Saved entries
•••••

Context: an optimization exercise on an open-source flow, tuned for small area, a short achievable clock period and few clock cycles per item. The choices shown serve that exercise and are no tape-out recipe. At most, simulation tests tie the RTL to the original design; equivalence was not proved. No functional check of the RTL was part of run 1.

==> flow/design.v (outline; a module is shown in full before it is edited, if it fits) <==
// module lfpd_front: 77 lines
// module lfpd_back: 332 lines
// module lfpd_istep: 856 lines
// module lfpd_dsum: 487 lines
// module line_follow_pid_drive: 95 lines
module line_follow_pid_drive (
    input  logic                                  aclk,
    input  logic                                  aresetn,
    input  logic                                  cfg_wr_en,
    input  logic [lfpd_pkg::CFG_IDX_W-1:0]        cfg_index,
    input  logic [lfpd_pkg::GAIN_W-1:0]           cfg_wdata,
    input  logic                                  s_valid,
    output logic                                  s_ready,
    input  logic [lfpd_pkg::SENSOR_W-1:0]         s_sensor_bits,
    output logic                                  m_valid,
    input  logic                                  m_ready,
    output logic signed [lfpd_pkg::DUTY_W-1:0]    m_left_duty,
    output logic signed [lfpd_pkg::DUTY_W-1:0]    m_right_duty,
    output logic                                  m_left_reverse,
    output logic                                  m_right_reverse,
    output logic                                  m_line_lost,
    output logic signed [lfpd_pkg::POS_W-1:0]     m_line_position
);
  // ...
==> flow/flow/run.sh <==
#!/bin/bash
# Standard layout with one netlist step added after synthesis: flow/invopt.py
# removes inverters around the full adders of the synthesized netlist (a full
# adder is self-dual, so complementing all of its inputs complements its
# outputs). Registers and every other cell are left as synthesis made them.
set -euo pipefail
R=orfs/results/${FLOW_PLATFORM}/line_follow_pid_drive/base
bash standard.sh synth > synth.log 2>&1
cp "$R/1_2_yosys.v" "$R/1_2_yosys.std.v"
python3 flow/invopt.py "$R/1_2_yosys.std.v" "$R/1_2_yosys.v" > invopt.log 2>&1
rm -f "$R/1_synth.odb" "$R/1_synth.sdc"
bash standard.sh > layout.log 2>&1
==> flow/flow/invopt.py <==
#!/usr/bin/env python3
"""Removes inverters around full adders in a flat sky130 gate netlist.

A full adder is self-dual: FA(~a, ~b, ~c) = (~sum, ~cout). Each FA may be
"flipped" (all inputs and outputs complemented) without changing the
function; inverters are then placed only where a net is needed in the
polarity its driver does not give. Registers and all other cells are kept.
usage: invopt.py IN.v OUT.v
"""
import re, sys
from collections import defaultdict

src = open(sys.argv[1]).read()
m = re.search(r'(module\s+(\w+)\s*\((.*?)\);)(.*?)(endmodule)', src, re.S)
header, top, body = m.group(1), m.group(2), m.group(4)

stmts = [s.strip() for s in body.split(';')]
decls, assigns, cells = [], [], []
cell_re = re.compile(r'^(sky130_fd_sc_hd__\w+)\s+(\S+)\s*\((.*)\)$', re.S)
for s in stmts:
    if not s: continue
    mm = cell_re.match(s)
    if mm:
        pins = [(p, n.strip()) for p, n in re.findall(r'\.(\w+)\(\s*((?:[^()]|\([^()]*\))*?)\s*\)', mm.group(3), re.S)]
        cells.append([mm.group(1), mm.group(2), pins])
    elif s.startswith('assign'):
        assigns.append(s)
    else:
        decls.append(s)

OUTPINS = {'X', 'Y', 'Q', 'Q_N', 'SUM', 'COUT', 'HI', 'LO'}
def is_inv(t): return re.match(r'sky130_fd_sc_hd__(inv|clkinv)_\d+$', t) is not None
def is_fa(t): return re.match(r'sky130_fd_sc_hd__fa_\d+$', t) is not None

fixed = set()
for a in assigns:
    for n in re.findall(r'[\\]?[\w\[\]\.\$]+(?:\s*\[\d+\])?', a[len('assign'):]):
        fixed.add(n.strip())
portnames = set(re.findall(r'(\w+)', m.group(3)))
# net names in decls like "output [3:0] m_line_position" -> port bits are "m_line_position[3]"
def net_is_port(n):
    base = n.split('[')[0].strip()
    return base in portnames

driver = {}
for ci, (t, name, pins) in enumerate(cells):
    for p, n in pins:
        if p in OUTPINS: driver[n] = (ci, p)

# root/parity through inverter chains
def root(n):
    par = 0
    seen = 0
    while n in driver and is_inv(cells[driver[n][0]][0]) and seen < 50:
        ci = driver[n][0]
        n = dict(cells[ci][2])['A']; par ^= 1; seen += 1
    return n, par

inv_cells = [ci for ci, c in enumerate(cells) if is_inv(c[0])]
fa_cells = [ci for ci, c in enumerate(cells) if is_fa(c[0])]
fa_idx = {ci: k for k, ci in enumerate(fa_cells)}

# loads: list of (cell index, pin, root net, parity); plus "fixed" uses of inverter outputs
loads = []
keep_inv = set()
for ci, (t, name, pins) in enumerate(cells):
    if is_inv(t): continue
    for p, n in pins:
        if p in OUTPINS: continue
        r, par = root(n)
        loads.append((ci, p, r, par))
# inverter outputs that are ports or used by assigns must stay as they are
for ci in inv_cells:
    y = dict(cells[ci][2])['Y']
    if y in fixed or net_is_port(y):
        keep_inv.add(ci)
for ci in keep_inv:
    a = dict(cells[ci][2])['A']
    r, par = root(a)
    loads.append((-1 - ci, 'A', r, par))   # a pseudo-load needing r ^ par

flip = [0] * len(fa_cells)
def gflip(net):
    d = driver.get(net)
    if d and is_fa(cells[d[0]][0]): return flip[fa_idx[d[0]]]
    return 0
def lflip(ci):
    if ci >= 0 and is_fa(cells[ci][0]): return flip[fa_idx[ci]]
    return 0

loads_by_net = defaultdict(list)
for k, (ci, p, r, par) in enumerate(loads):
    loads_by_net[r].append(k)
fa_load_nets = defaultdict(set)
for k, (ci, p, r, par) in enumerate(loads):
    if ci >= 0 and is_fa(cells[ci][0]): fa_load_nets[fa_idx[ci]].add(r)
fa_out_nets = defaultdict(set)
for ci in fa_cells:
    for p, n in cells[ci][2]:
        if p in OUTPINS: fa_out_nets[fa_idx[ci]].add(n)

def needs_inv(r):
    g = gflip(r)
    for k in loads_by_net[r]:
        ci, p, _, par = loads[k]
        if par ^ lflip(ci) ^ g: return 1
    return 0
def needs_true(r):
    g = gflip(r)
    for k in loads_by_net[r]:
        ci, p, _, par = loads[k]
        if not (par ^ lflip(ci) ^ g): return 1
    return 0
def cost_nets(nets):
    c = 0
    for r in nets:
        c += needs_inv(r)
        # a flipped FA output that is a port/fixed net needs its true value back
        if gflip(r) and (r in fixed or net_is_port(r)): c += 1
    return c

before = sum(needs_inv(r) for r in loads_by_net)
improved = True; rounds = 0
while improved and rounds < 20:
    improved = False; rounds += 1
    for k in range(len(fa_cells)):
        nets = fa_load_nets[k] | fa_out_nets[k]
        c0 = cost_nets(nets)
        flip[k] ^= 1
        c1 = cost_nets(nets)
        if c1 < c0: improved = True
        else: flip[k] ^= 1

# rewrite
newcells = []
newdecl = []
cnt = [0]
def fresh():
    cnt[0] += 1
    n = f"_invopt_{cnt[0]}_"
    newdecl.append(f"wire {n}")
    return n
# nets driven by flipped FAs that are ports/fixed: FA drives a fresh net, inverter restores
rename_out = {}
for ci in fa_cells:
    if flip[fa_idx[ci]]:
        for p, n in cells[ci][2]:
            if p in OUTPINS and (n in fixed or net_is_port(n)):
                rename_out[n] = fresh()
comp = {}   # root net -> net carrying its complement (w.r.t. the driven wire)
def wire_of(r):
    return rename_out.get(r, r)
def get_comp(r):
    if r not in comp:
        comp[r] = fresh()
        newcells.append(["sky130_fd_sc_hd__inv_1", f"_invopt_c{len(comp)}_", [("A", wire_of(r)), ("Y", comp[r])]])
    return comp[r]
for r in rename_out:
    # the true value of r = complement of the flipped FA's output wire
    newcells.append(["sky130_fd_sc_hd__inv_1", f"_invopt_p{cnt[0]}_{len(newcells)}_", [("A", rename_out[r]), ("Y", r)]])

load_map = {}
for k, (ci, p, r, par) in enumerate(loads):
    load_map[(ci, p)] = (r, par)
out_cells = []
for ci, (t, name, pins) in enumerate(cells):
    if is_inv(t) and ci not in keep_inv: continue
    newpins = []
    for p, n in pins:
        if p in OUTPINS:
            if is_fa(t) and flip[fa_idx[ci]] and n in rename_out:
                newpins.append((p, rename_out[n]))
            else:
                newpins.append((p, n))
        else:
            key = (ci, p) if not (is_inv(t) and ci in keep_inv) else (-1 - ci, 'A')
            r, par = load_map[key]
            need = par ^ lflip(ci if ci in fa_idx or is_fa(t) else -1) ^ gflip(r)
            if is_inv(t) and ci in keep_inv:
                # keep inverter: its input must be the complement of its (true) output
                need = par ^ gflip(r)
                if r in rename_out: need = par  # r itself carries the true value
                newpins.append((p, get_comp(r) if need else (r if r in rename_out else wire_of(r))))
                continue
            if r in rename_out:
                # r (restored true value) available; loads wanting true use r, inverted use FA wire
                need2 = par ^ lflip(ci)
                newpins.append((p, rename_out[r] if need2 else r))
            else:
                newpins.append((p, get_comp(r) if need else r))
    out_cells.append([t, name, newpins])
out_cells += newcells

lines = [header]
for d in decls: lines.append("  " + d + " ;")
for d in newdecl: lines.append("  " + d + " ;")
for t, name, pins in out_cells:
    pl = ",\n".join(f"    .{p}({n} )" for p, n in pins)
    lines.append(f"  {t} {name} (\n{pl}\n  );")
for a in assigns: lines.append("  " + a + " ;")
lines.append("endmodule")
open(sys.argv[2], 'w').write(src[:m.start()] + "\n".join(lines) + "\n" + src[m.end():])
after_inv = sum(1 for c in out_cells if is_inv(c[0]))
print(f"inverters: {len(inv_cells)} -> {after_inv}; flipped {sum(flip)} of {len(fa_cells)} FAs", file=sys.stderr)
==> flow/standard.sh <==
#!/bin/bash
# synth_recipe.tcl (not shown) runs the flow's synth.tcl, then flattens the netlist and writes it again
# the make line also repeats each setting of config.mk as NAME=value (left out here)
make -C /OpenROAD-flow-scripts/flow DESIGN_CONFIG=/design/flow/config.mk WORK_HOME=/design/flow/orfs CLKGATE_MAP_FILE= SYNTH_SCRIPT=/design/flow/synth_recipe.tcl "${@:-finish}"
==> flow/config.mk <==
export PLATFORM = sky130hd
export DESIGN_NAME = line_follow_pid_drive
export DESIGN_NICKNAME = line_follow_pid_drive
export VERILOG_FILES = /design/flow/design.v
export SDC_FILE = /design/flow/constraint.sdc
export NUM_CORES = 4
export LEC_CHECK = 0
export CAP_MARGIN = 20
export CORE_MARGIN = 2
export CORE_UTILIZATION = 40
export SETUP_SLACK_MARGIN = 3
export SLEW_MARGIN = 20
==> flow/constraint.sdc <==
create_clock -name core_clock -period 12.0 [get_ports {aclk}]
set_input_delay 2.4000 -clock core_clock [delete_from_list [all_inputs] [get_ports {aclk}]]
set_output_delay 2.4000 -clock core_clock [all_outputs]
set_load 0.01 [all_outputs]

•••••

[What needs to be done]
Say how many lines in the records include the string "import", giving the figure by itself.

[Exercise solution]
2